Cuando llegó al hotel, un edificio modesto en un barrio discreto, sus sentidos se agudizaron. No había señales de peligro. Ingresó al vestíbulo y los Heraldos Comunes que habían estado cuidando a Aiko se pusieron en alerta al verlo. No lo atacaron, pero la tensión era palpable.

—Gracias por cuidar de Aiko —dijo Ryuusei con calma. No era algo que dijera a menudo, pero esta vez lo sentía.

Uno de los Heraldos, un hombre de complexión robusta y mirada fría, cruzó los brazos.

—Nuestra señora nos informó que ya no son Heraldos Bastardos. Ya no estamos obligados a servirte.

Las palabras cayeron como una sentencia. Ryuusei sintió un vacío extraño en el pecho. Había esperado esta respuesta, pero no podía evitar que le doliera. Miró a los Heraldos frente a él. Eran guerreros sin propósito ahora, piezas descartadas de un juego que no habían elegido jugar. Podían seguir adelante y olvidar todo… o podían construir algo nuevo.

Respiró hondo y dio un paso adelante, con la mirada firme pero la voz menos arrogante de lo habitual.

—Lo sé. Y tienen razón —admitió—. Ya no me deben nada. Ya no están atados a un juramento ni a una causa que no eligieron. Pero, ¿realmente creen que esta libertad es suficiente? ¿Que podrán simplemente desaparecer y vivir en paz? —Hizo una pausa, buscando sus ojos, uno por uno—. Lara les dio la libertad, sí, pero la libertad sin un propósito es solo otra prisión.

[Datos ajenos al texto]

$ cat src/rtl/irq_ctl_pkg.sv
`timescale 1ns/1ps
package irq_ctl_pkg;
   typedef enum logic [1:0] {
      SEL_FLAG_A = 2'd0,
      SEL_FLAG_B = 2'd1,
      SEL_MASK_A = 2'd2,
      SEL_MASK_B = 2'd3
   } reg_sel_e;

   // bit positions inside register A
   localparam int BIT_TMR  = 0;
   localparam int BIT_PCHG = 1;
   localparam int BIT_EXT0 = 2;
   localparam int BIT_EXT1 = 3;
   // bit position inside register B
   localparam int BIT_CMP  = 0;
endpackage

$ cat src/rtl/irq_ext_pin.sv
`timescale 1ns/1ps
// Glitch filter and edge detector for one external request pin.
module irq_ext_pin #(
   parameter int   FILT_CYC = 4,
   parameter logic RISE     = 1'b1
) (
   input  logic clk,
   input  logic rst_n,
   input  logic pin,
   output logic hit
);
   localparam int CW = (FILT_CYC > 1) ? $clog2(FILT_CYC + 1) : 1;

   logic raw_q;
   logic lvl;
   logic lvl_d;

   always_ff @(posedge clk or negedge rst_n) begin
      if (!rst_n) raw_q <= 1'b0;
      else        raw_q <= pin;
   end

   generate
      if (FILT_CYC <= 1) begin : g_nofilt
         assign lvl = raw_q;
      end else begin : g_filt
         logic [CW-1:0] cnt;
         logic          lvl_q;
         always_ff @(posedge clk or negedge rst_n) begin
            if (!rst_n) begin
               cnt   <= '0;
               lvl_q <= 1'b0;
            end else if (raw_q == lvl_q) begin
               cnt <= '0;
            end else if (cnt == CW'(FILT_CYC - 1)) begin
               lvl_q <= raw_q;
               cnt   <= '0;
            end else begin
               cnt <= cnt + 1'b1;
            end
         end
         assign lvl = lvl_q;
      end
   endgenerate

   always_ff @(posedge clk or negedge rst_n) begin
      if (!rst_n) lvl_d <= 1'b0;
      else        lvl_d <= lvl;
   end

   generate
      if (RISE) begin : g_rise
         assign hit = lvl & ~lvl_d;
      end else begin : g_fall
         assign hit = ~lvl & lvl_d;
      end
   endgenerate
endmodule

$ cat src/rtl/irq_port_watch.sv
`timescale 1ns/1ps
// Compares the live port against the value captured at the last port read.
module irq_port_watch #(
   parameter int PORT_W = 8
) (
   input  logic              clk,
   input  logic              rst_n,
   input  logic [PORT_W-1:0] port_in,
   input  logic              port_rd,
   output logic              changed
);
   logic [PORT_W-1:0] ref_q;

   always_ff @(posedge clk or negedge rst_n) begin
      if (!rst_n)       ref_q <= '0;
      else if (port_rd) ref_q <= port_in;
   end

   assign changed = |(port_in ^ ref_q);
endmodule

$ cat src/rtl/irq_cmp_watch.sv
`timescale 1ns/1ps
// Registers the comparator output and flags either transition.
module irq_cmp_watch (
   input  logic clk,
   input  logic rst_n,
   input  logic cmp_in,
   output logic toggled
);
   logic cmp_q;
   logic cmp_d;

   always_ff @(posedge clk or negedge rst_n) begin
      if (!rst_n) begin
         cmp_q <= 1'b0;
         cmp_d <= 1'b0;
      end else begin
         cmp_q <= cmp_in;
         cmp_d <= cmp_q;
      end
   end

   assign toggled = cmp_q ^ cmp_d;
endmodule

$ cat src/rtl/irq_ctl.sv
`timescale 1ns/1ps
module irq_ctl
   import irq_ctl_pkg::*;
#(
   parameter int         DATA_W   = 8,
   parameter int         PORT_W   = 8,
   parameter int         PC_W     = 10,
   parameter int         VEC_ADDR = 8,
   parameter int         FILT_CYC = 4,
   parameter logic [1:0] EXT_RISE = 2'b01
) (
   input  logic              clk,
   input  logic              rst_n,
   input  logic              tmr_ovf,
   input  logic [PORT_W-1:0] port_in,
   input  logic              port_rd,
   input  logic [1:0]        ext_pin,
   input  logic              cmp_in,
   input  logic [1:0]        reg_sel,
   input  logic              reg_wr,
   input  logic [DATA_W-1:0] reg_wdata,
   output logic [DATA_W-1:0] reg_rdata,
   input  logic              en_stb,
   input  logic              dis_stb,
   input  logic              reti_stb,
   input  logic              sleep_i,
   output logic              int_en,
   output logic              vec_go,
   output logic [PC_W-1:0]   vec_addr,
   output logic              wake
);
   localparam int NUM_EXT = 2;

   generate
      if (DATA_W < 4) begin : g_bad_data
         $error("irq_ctl: DATA_W must be at least 4");
      end
      if (PORT_W < 1) begin : g_bad_port
         $error("irq_ctl: PORT_W must be at least 1");
      end
      if (VEC_ADDR >= (1 << PC_W)) begin : g_bad_vec
         $error("irq_ctl: VEC_ADDR does not fit in PC_W");
      end
      if (FILT_CYC < 0) begin : g_bad_filt
         $error("irq_ctl: FILT_CYC must not be negative");
      end
   endgenerate

   logic [NUM_EXT-1:0] ext_hit;
   logic               port_chg;
   logic               cmp_chg;

   for (genvar g = 0; g < NUM_EXT; g++) begin : g_ext
      irq_ext_pin #(
         .FILT_CYC (FILT_CYC),
         .RISE     (EXT_RISE[g])
      ) u_pin (
         .clk   (clk),
         .rst_n (rst_n),
         .pin   (ext_pin[g]),
         .hit   (ext_hit[g])
      );
   end

   irq_port_watch #(.PORT_W(PORT_W)) u_port (
      .clk     (clk),
      .rst_n   (rst_n),
      .port_in (port_in),
      .port_rd (port_rd),
      .changed (port_chg)
   );

   irq_cmp_watch u_cmp (
      .clk     (clk),
      .rst_n   (rst_n),
      .cmp_in  (cmp_in),
      .toggled (cmp_chg)
   );

   // request vectors aligned with the register bit map
   logic [DATA_W-1:0] set_a;
   logic [DATA_W-1:0] set_b;

   always_comb begin
      set_a           = '0;
      set_a[BIT_TMR]  = tmr_ovf;
      set_a[BIT_PCHG] = port_chg;
      set_a[BIT_EXT0] = ext_hit[0];
      set_a[BIT_EXT1] = ext_hit[1];
      set_b           = '0;
      set_b[BIT_CMP]  = cmp_chg;
   end

   logic [DATA_W-1:0] flag_a, flag_b, mask_a, mask_b;
   logic              wr_fa, wr_fb, wr_ma, wr_mb;

   assign wr_fa = reg_wr && (reg_sel == SEL_FLAG_A);
   assign wr_fb = reg_wr && (reg_sel == SEL_FLAG_B);
   assign wr_ma = reg_wr && (reg_sel == SEL_MASK_A);
   assign wr_mb = reg_wr && (reg_sel == SEL_MASK_B);

   always_ff @(posedge clk or negedge rst_n) begin
      if (!rst_n) begin
         flag_a <= '0;
         flag_b <= '0;
         mask_a <= '0;
         mask_b <= '0;
      end else begin
         flag_a <= wr_fa ? reg_wdata : (flag_a | (set_a & mask_a));
         flag_b <= wr_fb ? reg_wdata : (flag_b | (set_b & mask_b));
         if (wr_ma) mask_a <= reg_wdata;
         if (wr_mb) mask_b <= reg_wdata;
      end
   end

   logic [DATA_W-1:0] live_a, live_b;
   logic              pending;
   logic              take;
   logic              gie_q;
   logic              go_q;

   assign live_a  = flag_a & mask_a;
   assign live_b  = flag_b & mask_b;
   assign pending = (|live_a) | (|live_b);
   assign take    = gie_q & pending;

   always_ff @(posedge clk or negedge rst_n) begin
      if (!rst_n) begin
         gie_q <= 1'b0;
         go_q  <= 1'b0;
      end else begin
         go_q <= take;
         if (dis_stb || take)        gie_q <= 1'b0;
         else if (en_stb || reti_stb) gie_q <= 1'b1;
      end
   end

   always_comb begin
      unique case (reg_sel)
         SEL_FLAG_A: reg_rdata = live_a;
         SEL_FLAG_B: reg_rdata = live_b;
         SEL_MASK_A: reg_rdata = mask_a;
         default:    reg_rdata = mask_b;
      endcase
   end

   assign int_en   = gie_q;
   assign vec_go   = go_q;
   assign vec_addr = PC_W'(VEC_ADDR);
   assign wake     = sleep_i & live_a[BIT_PCHG];
endmodule

$ cat config.mk
export PLATFORM = sky130hd
export DESIGN_NAME = irq_ctl
export DESIGN_NICKNAME = d
export VERILOG_FILES = /design/src/rtl/irq_ctl_pkg.sv /design/src/rtl/irq_ext_pin.sv /design/src/rtl/irq_port_watch.sv /design/src/rtl/irq_cmp_watch.sv /design/src/rtl/irq_ctl.sv
export SDC_FILE = /design/constraint.sdc
export NUM_CORES = 1
export LEC_CHECK = 0
export ABC_AREA = 1
export BUFFER_PORTS_ARGS = -buffer_cell sky130_fd_sc_hd__buf_2
export CAP_MARGIN = 20
export CORE_UTILIZATION = 35
export DETAILED_ROUTE_END_ITERATION = 12
export HOLD_SLACK_MARGIN = 0.06
export PLACE_DENSITY_LB_ADDON = 0.3
export SLEW_MARGIN = 20
export SYNTH_ARGS = -nofsm -noshare
export SYNTH_HDL_FRONTEND = slang
export SYNTH_SLANG_ARGS = --single-unit
$ cat constraint.sdc
create_clock -name clk -period 3.05 [get_ports clk]
set_clock_uncertainty 0.15 [all_clocks]
set_input_delay 0.305 -clock clk [delete_from_list [all_inputs] [get_ports clk]]
set_output_delay 0.305 -clock clk [all_outputs]
set_load 0.005 [all_outputs]
==> flow_summary.json, run 1 <==
{
  "status": "completed",
  "cp_cell_sequence": "buf_2 > nor2_2 > nand3_1 > o2111ai_1 > buf_2",
  "cts.sinks": 56,
  "synth_common_cells": "nand2_1, dfrtp_1, inv_1",
  "detail-route-antenna-nets": 0,
  "path_common_cell": "buf_2",
  "synth_area_leaders": "dfrtp_1, nand2_1, o21ai_2, inv_1, buf_4",
  "antenna_cells": 0,
  "synth_area_leader_cell": "dfrtp_1",
  "hp-class": "in2reg",
  "synth_most_common_cell": "nand2_1",
  "fin_crit_sh": 0.5408,
  "numCtsBuffers": 5,
  "chipHeight_um": 89.75,
  "max_freq_mhz": 606.3,
  "rsz0062_at_grt": "false",
  "fin_area_um2": 3080,
  "grt_overflow": 0,
  "placed_area_um2": 2944,
  "grt_pass1_vias": 1942,
  "place_congestion": 0.8073,
  "antenna_found_initial": 0,
  "routed_wirelength_um": 5266,
  "dp.cells": 432,
  "dieArea_um2": 8055,
  "nets": 376,
  "post-route-util": 0.4202,
  "clk_path_buf_depth": 2,
  "ys_ff_latch": 56,
  "start_kind": "input port",
  "syn_inst": 298,
  "yosys.area.top_type_share": 0.5200,
  "vias": 2003,
  "synth_cell_types": 32,
  "async_flop_share": 1.000,
  "fin_tns_setup_ps": 0,
  "path_buf_inv": 2,
  "endpoint_kind": "primary output",
  "timing.hold.ws_ps": 71.96,
  "crit_slowest_cell": "nor2_2",
  "root_buffer": "clkbuf_8",
  "portBuffers": 40,
  "drt-pass1-iter-count": 4,
  "crit_required_ps": 2590,
  "flow.area_growth_from_synthesis_pct": 14.30,
  "grt_pass1_wl_um": 9080,
  "coreArea_um2": 7331,
  "cp_max_fo": 6,
  "cts_tree": "yes",
  "period_minus_slack_ps": 1649,
  "routedWlPerCell_um": 11.89,
  "via_per_inst": 4.521,
  "synth-main-ff-cell": "dfrtp_1",
  "yosysWarnings": 0,
  "drc": 0,
  "max_cap_viol_count": 0,
  "synth-edff-count": 0,
  "p_leak_nw": 1.545,
  "fillers": 756,
  "crit_type": "in2out",
  "first_iter_violations": 95,
  "ir_drop_mv": 0.2941,
  "synth_area_um2": 2695,
  "crit_arrival_ps": 1190,
  "clock_latency_ps": 290,
  "grt_max_degree": 23,
  "grt_usage": 0.1408,
  "rows": 31,
  "dpl.hpwl_um": 3949,
  "clk_pin_slew_worst_paths_ps": 100,
  "power_density_nw_per_um2": 576.2,
  "critPathTopFamily": "simple AND/OR/NAND/NOR gates",
  "ys_seq_area_frac": 0.5200,
  "die_w_um": 89.75,
  "slew_viol_final": 0,
  "slowest_delay_ps": 320,
  "finalSetupViolCount": 0,
  "cts_setup_buffers": 0,
  "avgSynthCellArea_um2": 9.044,
  "io_pins": 51,
  "cts_max_level": 2,
  "cts-resized-gates": 0,
  "fin_cells": 443,
  "hold_viol": 0,
  "start_util": 0.3676,
  "layout-drive-gt1-share": 0.2442
}
## kinds of logic (layout without fill, tap and decap cells)
group / Yosys count / after routing / synth area share
and+or+nand+nor: 131 / 131 / 0.2136
DFF: 56 / 56 / 0.5200
AOI/OAI and AO/OA: 51 / 51 / 0.1291
buffers and inverters: 46 / 84 / 0.08821
xor gates and xnor gates: 5 / 5 / 0.01625
muxes: 5 / 5 / 0.02089
adders and majority gates: 2 / 2 / 0.009284
other: 2 / 10 / 0.002787
## cell usage in the layout, fill, tap and decap left out, types with 5 or more instances in the layout
cell type / n
o21ai_1: 15
nand3_1: 6
nand2_1: 91
o2111ai_1: 5
o21ai_0: 8
o21ai_2: 14
clkbuf_8: 7
mux2_2: 5
o211ai_1: 6
dfrtp_1: 56
xnor2_1: 5
nor2_1: 14
inv_1: 27
conb_1: 10
buf_2: 40
## power by group
group / internal (W) / switching, W / total (W)
combinational: 0.000173 / 0.000200 / 0.000372
clock: 0.000203 / 0.000224 / 0.000427
sequential: 0.000880 / 0.0000953 / 0.000976
total: 0.00126 / 0.000519 / 0.00177
## cell type report
| cell class | instances | area, um2 | share of cell area |
|---|---|---|---|
| tap | 99 | 123.9 | 0.04021 |
| timing repair buffer | 46 | 255.2 | 0.08286 |
| inverter | 31 | 117.6 | 0.03818 |
| sequential | 56 | 1401 | 0.4549 |
| multi-input combinational | 204 | 1086 | 0.3526 |
| clock buffer | 7 | 96.34 | 0.03128 |
## per-layer routing
layer,track usage,part of all wire
met4,0.04098,0.011
met2,0.2423,0.49
met1,0.1723,0.45
met3,0.03807,0.057
met5,0,0
## tightest hold or removal path, stage by stage
cell	delay, ps
buf_2	70
or2_2	90
nor2_1	30
## stage by stage
stage | setup WS, ps | power (W)
6_report | 1401 | 0.001775
4_1_cts | 1393 | 0.001796
3_5_place_dp | 1397 | 0.001368
5_1_grt | 1337 | 0.001905
3_3_place_gp | 1426 | 0.001358
2_1_floorplan | 1827 | 0.001244
## worst paths after layout
check                                  from              endpoint  slack [ps]  cells after the start
max in group asynchronous             rst_n             flag_b[3]        1890                      3
worst min-delay path                dis_stb                int_en          70                      3
worst min register to register  u_cmp.cmp_q           u_cmp.cmp_d         260                      0
min in group asynchronous             rst_n  g_ext[0].u_pin.raw_q         270                      2
worst max register to register    mask_a[1]                int_en        1740                      5
worst max-delay path             reg_sel[0]          reg_rdata[5]        1400                      5
## flip-flops by register name, indices dropped and copies added (netlist names)
name / flops
flag_a: 8
flag_b: 8
g_ext.u_pin.g_filt.cnt: 6
g_ext.u_pin.g_filt.lvl_q: 2
g_ext.u_pin.lvl_d: 2
g_ext.u_pin.raw_q: 2
int_en: 1
mask_a: 8
mask_b: 8
u_cmp.cmp_d: 1
u_cmp.cmp_q: 1
u_port.ref_q: 8
vec_go: 1
## repair_timing
action	4_1_cts	5_1_grt
hold buffers	4	0
endpoints found under the hold margin	15	0
endpoints found under the setup margin	0	0
Note: power is estimated with default switching activity, not from simulation.
==> run 2, diff against run 1 <==
clock period = 1.4 ns   (was 3.05 ns; I/O delays follow)
==> run 2 against run 1 <==
  * The flow now finishes with violations (setup timing)
  * First-iteration DRC count rose by 24%
  * Sequential share of layout area is 5.1 points lower
  * Clock power rose by 150%
  * Die area is the same
  * Final area rose by 13%
  * Utilization up 5.4 points
  * Flip-flop and latch count is the same
  * Non-clock buffer count rose by 32
  * Critical path depth decreased by 2
  * Final cell count up 7.4%
  * Largest cell class unchanged
==> flow_summary.json, run 2 (synthesis gave the netlist of run 1 again) <==
{
  "status": "finished, violations left",
  "failed_checks": "setup timing",
  "grt_max_degree": 57,
  "period_minus_slack_ps": 1499,
  "path_common_cell": "o211ai_1",
  "layout_common_cells": "nand2_1, dfrtp_1, buf_2",
  "dieArea_um2": 8055,
  "routedWlPerCell_um": 12.14,
  "clk_pin_slew_worst_paths_ps": 100,
  "hold_viol": 0,
  "fin_crit_sh": 1.071,
  "ir_drop_mv": 0.5551,
  "chipHeight_um": 89.75,
  "hp-class": "in2reg",
  "max_cap_viol_count": 0,
  "crit_slowest_cell": "dfrtp_1",
  "finalSetupViolCount": 4,
  "first_iter_violations": 118,
  "numCtsBuffers": 5,
  "root_buffer": "clkbuf_8",
  "grt_usage": 0.1523,
  "final_common_cell": "nand2_1",
  "vias": 2180,
  "drc": 0,
  "crit_type": "reg2out",
  "die_w_um": 89.75,
  "cp_max_fo": 2,
  "cp_cell_sequence": "o211ai_1 > o211ai_1 > buf_2",
  "crit_required_ps": 1110,
  "rows": 31,
  "endpoint_kind": "primary output",
  "flow.area_growth_from_synthesis_pct": 29.11,
  "grt_pass1_wl_um": 9901,
  "routed_wirelength_um": 5780,
  "path_buf_inv": 1,
  "cts.sinks": 56,
  "rsz0062_at_grt": "true",
  "drt-pass1-iter-count": 4,
  "place_congestion": 0.8297,
  "cts_tree": "yes",
  "start_kind": "flop",
  "start_util": 0.3676,
  "max_freq_mhz": 667.2,
  "placed_area_um2": 2957,
  "antenna_cells": 0,
  "grt_overflow": 0,
  "crit_arrival_ps": 1210,
  "layout-drive-gt1-share": 0.3156,
  "grt_pass1_vias": 2126,
  "fin_area_um2": 3480,
  "timing.hold.ws_ps": 68.32,
  "nets": 408,
  "worst_slack_ps": -98.91,
  "clk_path_buf_depth": 2,
  "via_per_inst": 4.580,
  "io_pins": 51,
  "antenna_found_initial": 0,
  "post-route-util": 0.4747,
  "slowest_delay_ps": 410,
  "p_leak_nw": 1.722,
  "critPathTopFamily": "flip-flops",
  "slew_viol_final": 0,
  "cts_max_level": 2,
  "portBuffers": 40,
  "clock_latency_ps": 300,
  "power_density_nw_per_um2": 1215,
  "dpl.hpwl_um": 4016,
  "coreArea_um2": 7331,
  "detail-route-antenna-nets": 0
}
-- run 2: changes by cell type in the layout (fill, tap and decap cells not counted), moves of 4 or more --
cell,delta
o2111ai_1,-5
dlygate4sd3_1,+19
nand3_2,+4
nand3_1,-4
o2111ai_2,+5
nand2_1,-10
buf_4,+11
nand2_2,+10
-- run 2: worst paths after layout --
check,cells past startpoint,startpoint,end,slack [ps]
hold reg to reg,0,u_cmp.cmp_q,u_cmp.cmp_d,260
min in group asynchronous,3,rst_n,g_ext[0].u_pin.raw_q,190
setup reg to reg,6,flag_a[3],int_en,90
max in group asynchronous,3,rst_n,mask_a[5],630
setup / recovery,3,flag_a[4],reg_rdata[4],-100
hold / removal,4,en_stb,int_en,70
-- run 2: worst min-delay path, stage by stage --
cell and delay [ps]:
buf_2 90, nor3_1 100, or2_2 120, nor2_1 30
-- run 2: area by class of cell --
cell class | count | area, um2
clock buffer | 6 | 72.57
clock inverter | 2 | 35.03
fill | 696 | 3851
inverter | 31 | 117.6
multi-input combinational | 204 | 1167
sequential | 56 | 1404
tap | 99 | 123.9
timing repair buffer | 78 | 559.3
-- run 2: metal layers --
| layer | wire length [um] | GRT usage | up-vias |
|---|---|---|---|
| li1 | - | - | 1093 |
| met1 | 2635 | 0.1957 | 1030 |
| met2 | 2899 | 0.2628 | 53 |
| met3 | 205 | 0.03046 | 4 |
| met4 | 38 | 0.03689 | 0 |
| met5 | 0 | 0 | - |
-- run 2: metrics by stage --
stage / power [W] / instances / TNS (ps) / worst slack [ps]
2_1_floorplan: 0.002711 / 306 / 0 / 176.9
3_3_place_gp: 0.002973 / 432 / 0 / 72.54
3_5_place_dp: 0.003013 / 432 / 0 / 43.20
4_1_cts: 0.004205 / 472 / -340.9 / -116.2
5_1_grt: 0.004484 / 476 / -728.9 / -126.3
6_report: 0.004228 / 476 / -222.2 / -98.91
-- run 2: what timing repair did --
item | CTS | global route
endpoints found under the hold margin | 99 | 0
setup buffers | 9 | 4
gates resized for setup | 9 | 14
pin swaps | 9 | 8
endpoints found under the setup margin | 8 | 11
hold buffers | 23 | 0
-- run 2: power breakdown --
| part | internal, W | switching (W) |
|---|---|---|
| Clock | 0.000532 | 0.000527 |
| Sequential | 0.00192 | 0.000234 |
| Combinational | 0.000514 | 0.000500 |
| Total | 0.00297 | 0.00126 |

Los Heraldos intercambiaron miradas. Algunos se mostraban reacios, otros parecían considerar sus palabras. Ryuusei apretó los puños. No podía perderlos.

—Escuchen… No quiero que me sirvan como lo hacían con Lara. No quiero que se arrodillen ante mí. —Hizo una pausa, bajando ligeramente la cabeza—. Solo quiero que crean en algo más que en la sombra de su pasado. No puedo prometerles un camino fácil. No puedo garantizarles que saldremos vivos de esto. Pero lo que sí puedo prometerles… es que juntos seremos más que meros peones en un tablero de dioses y emperadores.

El silencio se hizo pesado. Uno de los Heraldos, el mismo que habló antes, resopló y cruzó los brazos con fuerza.

—Eres un bastardo orgulloso, Ryuusei… —dijo con voz áspera—. Pero quizás… no estás del todo equivocado.

Hubo murmullos entre ellos. Algunos aún dudaban. Ryuusei tragó saliva y, por primera vez en mucho tiempo, habló con una honestidad absoluta.

—Les estoy pidiendo que me sigan. No por miedo. No por promesas vacías de gloria o poder. Les estoy pidiendo que luchen por un propósito. Por ustedes mismos. —Su voz tembló ligeramente—. Y si no quieren hacerlo, si de verdad creen que es mejor seguir otro camino… entonces váyanse. No los culparé.

El silencio pareció eterno. Luego, uno de los Heraldos dio un paso adelante.

—…Eres un idiota, pero al menos eres nuestro idiota —dijo con una media sonrisa.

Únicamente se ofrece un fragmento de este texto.